Some good jazz records
The Clean Feed label out of Lisbon is a leader in this trend or movement, but I was pleasantly surprised last week to receive a package which originated in my own city of residence -- Fort Worth, Texas, Where the West Begins. It turns out there's no-fooling avant-garde label, Nuscope Recordings, that's been operating here right under my nose since 1998, with an impressive roster that includes artists of the caliber of Evan Parker, Fred Van Hove, and Tony Oxley. Fourth Landscape, the shiny silver disc I received, is a collaboration between trombonist Samuel Blaser (who last impressed this listener with a collection of modern interpretations of Baroque pieces), pianist Benoit Delbecq, and drummer Gerry Hemingway (a familiar of Anthony Braxton and a Guggenheim Fellow in his own right). The music they make is quiet and reflective, including scored sections that blend seamlessly with improvised interludes. The label's pristine sonic and visual presentation recalls the look-and-feel of classic '70s ECM records.
A 2013 release I didn't manage to hear until the end of the year was Matthew Shipp's Piano Sutras, a solo recital from the pianist whose last release was the exhaustive trio exploration Art of the Improviser. A few years back, Shipp told an interviewer from the sadly-defunct publication Signal To Noise that Herbie Hancock and Wayne Shorter should retire. Here, he reimagines Shorter's "Nefertiti," as well as Coltrane's "Giant Steps," in a program otherwise devoted to his own compositions. Shipp, whose background includes conservatory training and studies with Coltrane's teacher Dennis Sandole, as well as a long stint in the David S. Ware quartet and collaborations with Roscoe Mitchell and DJ Spooky, is his own guy, aware of the tradition but not bound by it, and is developing his own language on the instrument in the same way as Kris Davis is in hers.
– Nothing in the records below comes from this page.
[src/cct_pkg.sv]
// Types, codes and constants shared by the transliterator modules.
package cct_pkg;

	localparam int CLASS_DEPTH_DEF = 256;
	localparam int MAP_ENTRIES     = 256;
	localparam int WINDOW_LEN      = 3;
	localparam int IN_DEPTH        = 2;
	localparam int OUT_DEPTH       = 4;
	localparam int OUT_CW          = $clog2(OUT_DEPTH + 1);

	localparam logic [7:0] DASH_BYTE = 8'h2D;

	typedef enum logic [1:0] {
		CMD_CLEAR   = 2'd0,
		CMD_SEARCH  = 2'd1,
		CMD_REPLACE = 2'd2,
		CMD_DATA    = 2'd3
	} cmd_t;

	typedef enum logic [1:0] {
		OP_CLEAR = 2'd0,
		OP_DESC  = 2'd1,
		OP_DATA  = 2'd2
	} op_kind_t;

	typedef enum logic [2:0] {
		ERR_NONE     = 3'd0,
		ERR_RANGE    = 3'd1,
		ERR_OVERFLOW = 3'd2,
		ERR_EMPTY    = 3'd3,
		ERR_MISMATCH = 3'd4
	} err_t;

	typedef enum logic {
		ST_IDLE   = 1'b0,
		ST_APPEND = 1'b1
	} eng_state_t;

	typedef enum logic {
		SEQ_LIST  = 1'b0,
		SEQ_RANGE = 1'b1
	} seq_mode_t;

	// Classified request handed from front to back.
	typedef struct packed {
		op_kind_t   kind;
		logic       to_search;
		logic [7:0] value;
		logic       last;
	} op_t;

	// Finished result waiting for the receiver.
	typedef struct packed {
		logic [7:0] value;
		err_t       status;
		logic       last;
	} res_t;

endpackage

[src/cct_back.sv]
// Back end: class building sequencer, byte map memories and lookup pipeline.
module cct_back #(
	parameter int CLASS_DEPTH = cct_pkg::CLASS_DEPTH_DEF
) (
	input  logic                        clk,
	input  logic                        arst_n,
	input  cct_pkg::op_t                op,
	input  logic                        op_valid,
	output logic                        op_pop,
	input  logic [cct_pkg::OUT_CW-1:0]  out_count,
	output cct_pkg::res_t               res,
	output logic                        res_valid
);

	localparam int IW = $clog2(CLASS_DEPTH);
	localparam int CW = $clog2(CLASS_DEPTH + 1);
	localparam int UW = cct_pkg::OUT_CW + 1;

	// Engine state
	cct_pkg::eng_state_t state_q, state_d;
	cct_pkg::seq_mode_t  mode_q, mode_d;
	cct_pkg::err_t       err_q, err_d;
	logic [CW-1:0]       sc_q, sc_d;
	logic [CW-1:0]       rc_q, rc_d;
	logic [1:0]          pc_q, pc_d;
	logic [7:0]          win_q [cct_pkg::WINDOW_LEN];
	logic [7:0]          win_d [cct_pkg::WINDOW_LEN];
	logic [7:0]          list_q [cct_pkg::WINDOW_LEN];
	logic [7:0]          list_d [cct_pkg::WINDOW_LEN];
	logic [1:0]          len_q, len_d;
	logic [1:0]          k_q, k_d;
	logic [7:0]          cur_q, cur_d;
	logic [7:0]          hi_q, hi_d;
	logic                tos_q, tos_d;
	logic [7:0]          echo_q, echo_d;
	logic                last_q, last_d;

	// Window with the new byte placed, and append controls
	logic [7:0]          wn [cct_pkg::WINDOW_LEN];
	logic [7:0]          app_value;
	logic [CW-1:0]       app_cnt;
	logic                app_we;
	logic                map_we;
	logic                clear_all;
	logic                seq_done;
	logic [UW-1:0]       used;
	logic                credit_ok;

	// Result token
	logic                emit;
	logic [7:0]          tok_value;
	logic                tok_last;
	logic                tok_lookup;

	// Map and replace storage
	logic                valid_q [cct_pkg::MAP_ENTRIES];
	logic [IW-1:0]       map_mem [cct_pkg::MAP_ENTRIES];
	logic [7:0]          rep_mem [CLASS_DEPTH];

	// Lookup pipeline
	logic                v_s1, v_s2;
	logic [7:0]          val_s1, val_s2;
	cct_pkg::err_t       status_s1, status_s2;
	logic                last_s1, last_s2;
	logic                look_s1, look_s2;
	logic [IW-1:0]       map_rd_s1;
	logic [7:0]          rep_rd_s2;

	assign used      = UW'(out_count) + UW'(v_s1) + UW'(v_s2);
	assign credit_ok = (used < UW'(cct_pkg::OUT_DEPTH));
	assign app_value = (mode_q == cct_pkg::SEQ_RANGE) ? cur_q : list_q[k_q];
	assign app_cnt   = tos_q ? sc_q : rc_q;
	assign map_we    = app_we && tos_q && !valid_q[app_value];
	assign seq_done  = (mode_q == cct_pkg::SEQ_RANGE) ? (cur_q == hi_q)
	                                                  : (k_q == len_q - 2'd1);

	// Place the incoming byte into the pending window
	always_comb begin
		for (int k = 0; k < cct_pkg::WINDOW_LEN; k++) begin
			wn[k] = (pc_q == 2'(k)) ? op.value : win_q[k];
		end
	end

	// Next state, class updates and result emission
	always_comb begin
		state_d    = state_q;
		mode_d     = mode_q;
		err_d      = err_q;
		sc_d       = sc_q;
		rc_d       = rc_q;
		pc_d       = pc_q;
		win_d      = win_q;
		list_d     = list_q;
		len_d      = len_q;
		k_d        = k_q;
		cur_d      = cur_q;
		hi_d       = hi_q;
		tos_d      = tos_q;
		echo_d     = echo_q;
		last_d     = last_q;
		op_pop     = 1'b0;
		app_we     = 1'b0;
		clear_all  = 1'b0;
		emit       = 1'b0;
		tok_value  = echo_q;
		tok_last   = last_q;
		tok_lookup = 1'b0;
		case (state_q)
			cct_pkg::ST_IDLE: begin
				tok_value = op.value;
				tok_last  = op.last;
				if (op_valid && credit_ok) begin
					op_pop = 1'b1;
					echo_d = op.value;
					last_d = op.last;
					case (op.kind)
						cct_pkg::OP_CLEAR: begin
							sc_d      = '0;
							rc_d      = '0;
							pc_d      = '0;
							err_d     = cct_pkg::ERR_NONE;
							clear_all = 1'b1;
							emit      = 1'b1;
						end
						cct_pkg::OP_DATA: begin
							// Check the classes before the first mapped byte
							if (err_q == cct_pkg::ERR_NONE) begin
								if (sc_q == '0) begin
									err_d = cct_pkg::ERR_EMPTY;
								end else if (sc_q != rc_q) begin
									err_d = cct_pkg::ERR_MISMATCH;
								end
							end
							tok_lookup = (err_d == cct_pkg::ERR_NONE) && valid_q[op.value];
							emit       = 1'b1;
						end
						cct_pkg::OP_DESC: begin
							tos_d = op.to_search;
							if (err_q != cct_pkg::ERR_NONE) begin
								// Drop description bytes while an error is held
								pc_d = '0;
								emit = 1'b1;
							end else if (pc_q == 2'd2) begin
								if (wn[1] == cct_pkg::DASH_BYTE) begin
									pc_d = '0;
									if (wn[0] > wn[2]) begin
										err_d = cct_pkg::ERR_RANGE;
										emit  = 1'b1;
									end else begin
										mode_d  = cct_pkg::SEQ_RANGE;
										cur_d   = wn[0];
										hi_d    = wn[2];
										state_d = cct_pkg::ST_APPEND;
									end
								end else begin
									// Flush the oldest byte, all three on a last flag
									mode_d   = cct_pkg::SEQ_LIST;
									list_d   = wn;
									k_d      = '0;
									len_d    = op.last ? 2'd3 : 2'd1;
									win_d[0] = wn[1];
									win_d[1] = wn[2];
									pc_d     = op.last ? 2'd0 : 2'd2;
									state_d  = cct_pkg::ST_APPEND;
								end
							end else begin
								win_d = wn;
								if (op.last) begin
									mode_d  = cct_pkg::SEQ_LIST;
									list_d  = wn;
									k_d     = '0;
									len_d   = pc_q + 2'd1;
									pc_d    = '0;
									state_d = cct_pkg::ST_APPEND;
								end else begin
									pc_d = pc_q + 2'd1;
									emit = 1'b1;
								end
							end
						end
						default: begin
							emit = 1'b1;
						end
					endcase
				end
			end
			cct_pkg::ST_APPEND: begin
				// One class entry per cycle; stop on overflow
				if (app_cnt == CW'(CLASS_DEPTH)) begin
					err_d   = cct_pkg::ERR_OVERFLOW;
					pc_d    = '0;
					emit    = 1'b1;
					state_d = cct_pkg::ST_IDLE;
				end else begin
					app_we = 1'b1;
					if (tos_q) begin
						sc_d = sc_q + 1'b1;
					end else begin
						rc_d = rc_q + 1'b1;
					end
					if (seq_done) begin
						emit    = 1'b1;
						state_d = cct_pkg::ST_IDLE;
					end else begin
						cur_d = cur_q + 8'd1;
						k_d   = k_q + 2'd1;
					end
				end
			end
			default: begin
				state_d = cct_pkg::ST_IDLE;
			end
		endcase
	end

	// Hold the engine state
	always_ff @(posedge clk or negedge arst_n) begin
		if (!arst_n) begin
			state_q <= cct_pkg::ST_IDLE;
			err_q   <= cct_pkg::ERR_NONE;
			sc_q    <= '0;
			rc_q    <= '0;
			pc_q    <= '0;
		end else begin
			state_q <= state_d;
			err_q   <= err_d;
			sc_q    <= sc_d;
			rc_q    <= rc_d;
			pc_q    <= pc_d;
		end
	end

	// Sequencer payload
	always_ff @(posedge clk) begin
		mode_q <= mode_d;
		win_q  <= win_d;
		list_q <= list_d;
		len_q  <= len_d;
		k_q    <= k_d;
		cur_q  <= cur_d;
		hi_q   <= hi_d;
		tos_q  <= tos_d;
		echo_q <= echo_d;
		last_q <= last_d;
	end

	// Mark byte values that already have a first search position
	always_ff @(posedge clk or negedge arst_n) begin
		if (!arst_n) begin
			for (int i = 0; i < cct_pkg::MAP_ENTRIES; i++) begin
				valid_q[i] <= 1'b0;
			end
		end else if (clear_all) begin
			for (int i = 0; i < cct_pkg::MAP_ENTRIES; i++) begin
				valid_q[i] <= 1'b0;
			end
		end else if (map_we) begin
			valid_q[app_value] <= 1'b1;
		end
	end

	// Byte to first search position map
	always_ff @(posedge clk) begin
		if (map_we) begin
			map_mem[app_value] <= sc_q[IW-1:0];
		end
		map_rd_s1 <= map_mem[op.value];
	end

	// Replace class store
	always_ff @(posedge clk) begin
		if (app_we && !tos_q) begin
			rep_mem[rc_q[IW-1:0]] <= app_value;
		end
		rep_rd_s2 <= rep_mem[map_rd_s1];
	end

	// Advance result tokens alongside the memory reads
	always_ff @(posedge clk or negedge arst_n) begin
		if (!arst_n) begin
			v_s1 <= 1'b0;
			v_s2 <= 1'b0;
		end else begin
			v_s1 <= emit;
			v_s2 <= v_s1;
		end
	end

	always_ff @(posedge clk) begin
		val_s1    <= tok_value;
		status_s1 <= err_d;
		last_s1   <= tok_last;
		look_s1   <= tok_lookup;
		val_s2    <= val_s1;
		status_s2 <= status_s1;
		last_s2   <= last_s1;
		look_s2   <= look_s1;
	end

	assign res_valid    = v_s2;
	assign res.value    = look_s2 ? rep_rd_s2 : val_s2;
	assign res.status   = status_s2;
	assign res.last     = last_s2;

endmodule

[config.mk]
export PLATFORM = sky130hd
export DESIGN_NAME = cct_back
export DESIGN_NICKNAME = d
export VERILOG_FILES = /design/src/cct_pkg.sv /design/src/cct_back.sv
export SDC_FILE = /design/constraint.sdc
export NUM_CORES = 2
export LEC_CHECK = 0
export BUFFER_PORTS_ARGS = -buffer_cell sky130_fd_sc_hd__buf_2
export CORE_MARGIN = 2
export CORE_UTILIZATION = 50
export CTS_CLUSTER_DIAMETER = 80
export DETAILED_ROUTE_END_ITERATION = 8
export GPL_TIMING_DRIVEN = 0
export PLACE_DENSITY_LB_ADDON = 0.3
export SLEW_MARGIN = 40
export SYNTH_ARGS = -nofsm -noshare
export SYNTH_HDL_FRONTEND = slang
export SYNTH_SLANG_ARGS = --single-unit
[constraint.sdc]
create_clock -name clk -period 12.6 [get_ports clk]
set_clock_uncertainty 0.05 [all_clocks]
set_input_delay 2.52 -clock clk [delete_from_list [all_inputs] [get_ports clk]]
set_output_delay 2.52 -clock clk [all_outputs]
set_load 0.01 [all_outputs]
==> tab_implementation.tex <==
\begin{tabular}{lr}
\hline
Metric & Value \\
\hline
\multicolumn{2}{l}{\textbf{GRT}} \\
\quad Initial antenna violation count & 44 \\
\quad Overflow after GRT & 0 \\
\quad Total track usage & 28.5\% \\
\quad Vias in the first global route & 93400 \\
\quad Largest net degree at the start of global routing & 99 \\
\quad First-pass GRT wire length & 723000 um \\
\multicolumn{2}{l}{\textbf{Timing}} \\
\quad Setup repair after global routing missed its margin & false \\
\quad Final-layout worst hold slack & 0.273 ns \\
\quad Min Tclk post-route & 7.05 ns \\
\quad Setup violators final & 0 \\
\quad Highest attainable clock frequency & 142 MHz \\
\quad Final Max Tran Viols & 0 \\
\quad Final hold violation count & 0 \\
\quad Final cycle utilization of the critical path & 55.9\% \\
\quad Tightest Pin Transition & 1.00 ns \\
\quad Worst rel slew slack & 32.9\% \\
\multicolumn{2}{l}{\textbf{Placed design}} \\
\quad Final estimated routing congestion in global placement & 1.00 \\
\quad Placement-stage cell area & 189000 um2 \\
\quad Number of port buffers & 30 \\
\quad Post-DP HPWL & 360000 um \\
\multicolumn{2}{l}{\textbf{Detailed routing}} \\
\quad Routed met2 length & 249000 um \\
\quad Residual DRC & 0 \\
\quad Total number of vias & 93300 \\
\quad Post-DR vias/cell & 6.60 \\
\quad Average wire length per cell after detail routing & 36.6 um \\
\quad Final routed wirelength across all metal layers & 517000 um \\
\quad Routed length on met3 & 51000 um \\
\quad Number of nets with antenna violations after detailed routing & 0 \\
\quad Initial DRC count & 13800 \\
\quad Uppermost layer routed & met5 \\
\quad Router iterations before antenna repair & 9 \\
\quad Wire length on met1 & 182000 um \\
\multicolumn{2}{l}{\textbf{Critical path}} \\
\quad Slowest-stage cell, CP & sky130\_fd\_sc\_hd\_\_inv\_1 \\
\quad Maximum fanout count along the critical path & 13 \\
\quad Kind of cell adding the most delay to the critical path & buffers and inverters \\
\quad FF-to-FF Start & mode\_q\$\_SDFFCE\_PN0P\_ \\
\quad Most frequent CP cell & sky130\_fd\_sc\_hd\_\_buf\_2 \\
\quad Buffer and inverter count on the worst path & 5 \\
\quad Required time of the critical path & 10.03 ns \\
\quad Signal arrival time at the worst endpoint & 4.48 ns \\
\quad FF-to-FF End & map\_mem[139][4]\$\_DFFE\_PP\_ \\
\quad Worst reg-to-reg setup slack & 5.92 ns \\
\quad Critical path capture point type & primary output \\
\quad Worst Path Class, Setup & in2out \\
\quad Worst R2R Path Depth & 16 \\
\quad Series of cell instances along the critical path & buf\_2 > ha\_1 > a21oi\_1 > o21ai\_4 > buf\_8 > or2\_2 > clkbuf\_1 > inv\_1 > buf\_2 \\
\quad Delay of the slowest cell on the worst path & 0.42 ns \\
\quad Worst setup SP type & input pin \\
\multicolumn{2}{l}{\textbf{Yosys}} \\
\quad Synthesis-stage register bit count & 4499 \\
\quad Number of standard cells after synthesis & 8315 \\
\quad Proportion of synthesized chip area in sequential cells & 74.7\% \\
\quad Async set or reset register ratio after synthesis & 6.27\% \\
\quad Post-synthesis instance area & 178000 um2 \\
\quad Syn\_nets & 8352 \\
\quad Post-synth EDFFs & 4175 \\
\quad Mean instance size in the synthesized netlist & 21.5 um2 \\
\quad Library cells used by synthesis & 78 \\
\quad Main synth FF type & sky130\_fd\_sc\_hd\_\_edfxtp\_1 \\
\quad Number of warning messages in the yosys log & 0 \\
\multicolumn{2}{l}{\textbf{Worst hold path}} \\
\quad Class of the tightest hold or removal check & reg2reg \\
\quad Hold wc startpoint & status\_s1[0]\$\_DFF\_P\_ \\
\quad Worst hold stages & 0 \\
\quad Terminating pin of the worst hold path & status\_s2[0]\$\_DFF\_P\_ \\
\multicolumn{2}{l}{\textbf{Cells and area}} \\
\quad Post-route core utilization & 57.3\% \\
\quad Most used cells in the layout excluding fill and tap cells & sky130\_fd\_sc\_hd\_\_edfxtp\_1 (4175), sky130\_fd\_sc\_hd\_\_mux4\_2 (1462), sky130\_fd\_sc\_hd\_\_clkbuf\_16 (445) \\
\quad Nets@finish & 9019 \\
\quad Share of final-layout standard cells stronger than drive strength 1 & 32.3\% \\
\quad Area of all placed cells without fillers & 204000 um2 \\
\quad Synthesis-to-layout area growth & 14.2\% \\
\quad Leading cell type in the layout, fill and taps excluded & sky130\_fd\_sc\_hd\_\_edfxtp\_1 \\
\quad Fillers & 25500 \\
\multicolumn{2}{l}{\textbf{Floorplanning}} \\
\quad Number of standard-cell rows in the floorplan & 219 \\
\quad I/O pin total & 32 \\
\quad Total Die Area & 362000 um2 \\
\quad Core box area & 355000 um2 \\
\quad Initial Utilization & 50.2\% \\
\quad Die width & 601 um \\
\quad Die span in y & 601 um \\
\multicolumn{2}{l}{\textbf{CTS}} \\
\quad H-tree levels & 5 \\
\quad Clock-pin slew on the worst setup and hold paths & 0.07 ns \\
\quad Number of buffers added to fix hold violations after cts & 0 \\
\quad PostCTS Resize Cnt & 0 \\
\quad Sinks on the clock net & 4499 \\
\quad CTS tree & yes \\
\quad Cts bufs inserted & 435 \\
\quad Later-pin clock latency in the skew report & 1.01 ns \\
\quad CTS root buf & sky130\_fd\_sc\_hd\_\_clkbuf\_16 \\
\quad Setup Buffers After CTS & 0 \\
\quad Maximum clock path buffer count & 4 \\
\multicolumn{2}{l}{\textbf{Run status}} \\
\quad Status & finished, final reports clean \\
\multicolumn{2}{l}{\textbf{Run}} \\
\quad MaxCap Viol Count & 0 \\
\multicolumn{2}{l}{\textbf{Pwr}} \\
\quad Worst ir drop on vdd & 142 uV \\
\quad Leakage power & 64.8 nW \\
\quad Pwr per Cell Area & 173 nW/um2 \\
\hline
\end{tabular}
## cell families (layout without fill, tap and decap cells)
kind of cell             after synthesis  after routing  synth area share (%)
adder cells (fa/ha/maj)               19             19                 0.133
other                                  0             29                     0
XOR/XNOR                              37             37                 0.182
flip-flops                          4499           4499                  74.7
AND/OR/NAND/NOR                     1161           1161                  2.83
multiplexers                        1546           1546                  19.0
buffers and inverters                574           1610                  1.29
AO/OA/AOI/OAI                        479            479                  1.90
## final cells by class
cell class	count	area (um2)	area share (%)
Inverter	31	119	0.0583
Sequential cell	4499	133000	65.4
Multi-Input combinational cell	3242	44100	21.6
Buffer	543	2560	1.26
Clock inverter	260	2500	1.23
Tap cell	4751	5940	2.92
Antenna cell	29	72.6	0.0356
Clock buffer	546	11600	5.71
Timing Repair Buffer	230	3550	1.74
## layer usage
| metal | track usage (%) | vias to the layer above |
|---|---|---|
| met5 | 0 | - |
| met3 | 6.29 | 1338 |
| met4 | 16.4 | 24 |
| li1 | - | 36300 |
| met2 | 45.3 | 5894 |
| met1 | 36.5 | 49700 |
## worst max path at each step
stage / from / endpoint / slack [ns] / cells after the start
2_1_floorplan: k_q[0]$_SDFFCE_PN0P_ / rep_mem[0][5]$_DFFE_PP_ / 3.02 / 6
3_3_place_gp: k_q[0]$_SDFFCE_PN0P_ / rep_mem[38][5]$_DFFE_PP_ / -5.22 / 6
3_5_place_dp: op[1] / map_rd_s1[5]$_DFF_P_ / 5.18 / 9
4_1_cts: out_count[0] / op_pop / 5.52 / 9
5_1_grt: out_count[0] / op_pop / 5.41 / 9
6_report: out_count[0] / op_pop / 5.55 / 9
## sequential cells by signal, indices dropped and copies added (netlist names), 3 cells and up
register   flops
cur_q          8
echo_q         8
err_q          3
hi_q           8
list_q        24
map_mem     2048
map_rd_s1      8
rc_q           9
rep_mem     2048
rep_rd_s2      8
sc_q           9
status_s1      3
status_s2      3
val_s1         8
val_s2         8
valid_q      256
win_q         24
## through the flow
stage	total power [mW]	setup TNS [ns]	cells	worst slack [ns]
global placement	22.3	-4442.75	13100	-5.22
global route	36.0	0	14100	5.41
floorplan	20.1	0	8315	3.02
CTS	35.2	0	14100	5.52
finish	35.2	0	14100	5.55
detailed placement	22.4	0	13300	5.18
## Yosys cell counts, types with 10 or more instances
cell type | instances | area [um2]
sky130_fd_sc_hd__edfxtp_1 | 4175 | 125000
sky130_fd_sc_hd__mux4_2 | 1462 | 32900
sky130_fd_sc_hd__nor2_1 | 466 | 1750
sky130_fd_sc_hd__nand2_1 | 376 | 1410
sky130_fd_sc_hd__clkbuf_1 | 363 | 1360
sky130_fd_sc_hd__dfrtp_1 | 282 | 7060
sky130_fd_sc_hd__nor3_1 | 131 | 656
sky130_fd_sc_hd__buf_1 | 121 | 454
sky130_fd_sc_hd__a21oi_1 | 100 | 500
sky130_fd_sc_hd__o21ai_0 | 94 | 470
sky130_fd_sc_hd__o31ai_1 | 84 | 631
sky130_fd_sc_hd__mux2_2 | 53 | 597
sky130_fd_sc_hd__a32o_1 | 51 | 510
sky130_fd_sc_hd__nand3_1 | 47 | 235
sky130_fd_sc_hd__buf_2 | 44 | 220
sky130_fd_sc_hd__dfxtp_1 | 42 | 841
sky130_fd_sc_hd__o21a_1 | 31 | 233
sky130_fd_sc_hd__mux2i_1 | 30 | 300
sky130_fd_sc_hd__inv_1 | 29 | 109
sky130_fd_sc_hd__and2_1 | 25 | 156
sky130_fd_sc_hd__xor2_1 | 24 | 210
sky130_fd_sc_hd__a221oi_1 | 22 | 193
sky130_fd_sc_hd__ha_1 | 19 | 238
sky130_fd_sc_hd__and3_1 | 16 | 100
sky130_fd_sc_hd__nor2b_1 | 16 | 100
sky130_fd_sc_hd__nand4_1 | 15 | 93.8
sky130_fd_sc_hd__xnor2_1 | 13 | 114
sky130_fd_sc_hd__nor3_2 | 12 | 120
sky130_fd_sc_hd__nor4_1 | 12 | 75.1
sky130_fd_sc_hd__a22o_1 | 10 | 87.6
## where the power goes
part	switching [mW]	internal, mW
sequential	0.161	16.9
combinational	3.31	1.84
clock	5.62	7.35
total	9.09	26.1
(Power assumes the default switching activity.)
Speaking of Roscoe Mitchell, the circular breathing champion, Art Ensemble of Chicago founder, and national treasure has a new record out, the confusingly titled Duets with Tyshawn Sorey and Special Gues Hugh Ragin. (Actually, "solos, duets, and trios" would be more accurate. Anyway...) Mitchell's recordings, going back to Sound from 1966, have aged better than lots of wilder, less compositionally-focused freeblow, and these collaborations with the prolific young drummer-pianist-composer (and fellow Morton Feldman fan) Sorey and Houston-born trumpeter Ragin (who's played with both David Murray and Maynard Ferguson) show that age has not diminished his adventurous spirit. Mitchell plays percussion and "small instruments" as well as reeds, but his acrid-toned alto remains his signature axe. There's nothing here as challenging as, say, the opening salvo of Nonaah with its jarring repetitions -- or maybe time has just caught up with Mitchell. Of the three recordings considered here, this one has the most dynamic variation and ultimately, holds the most interest.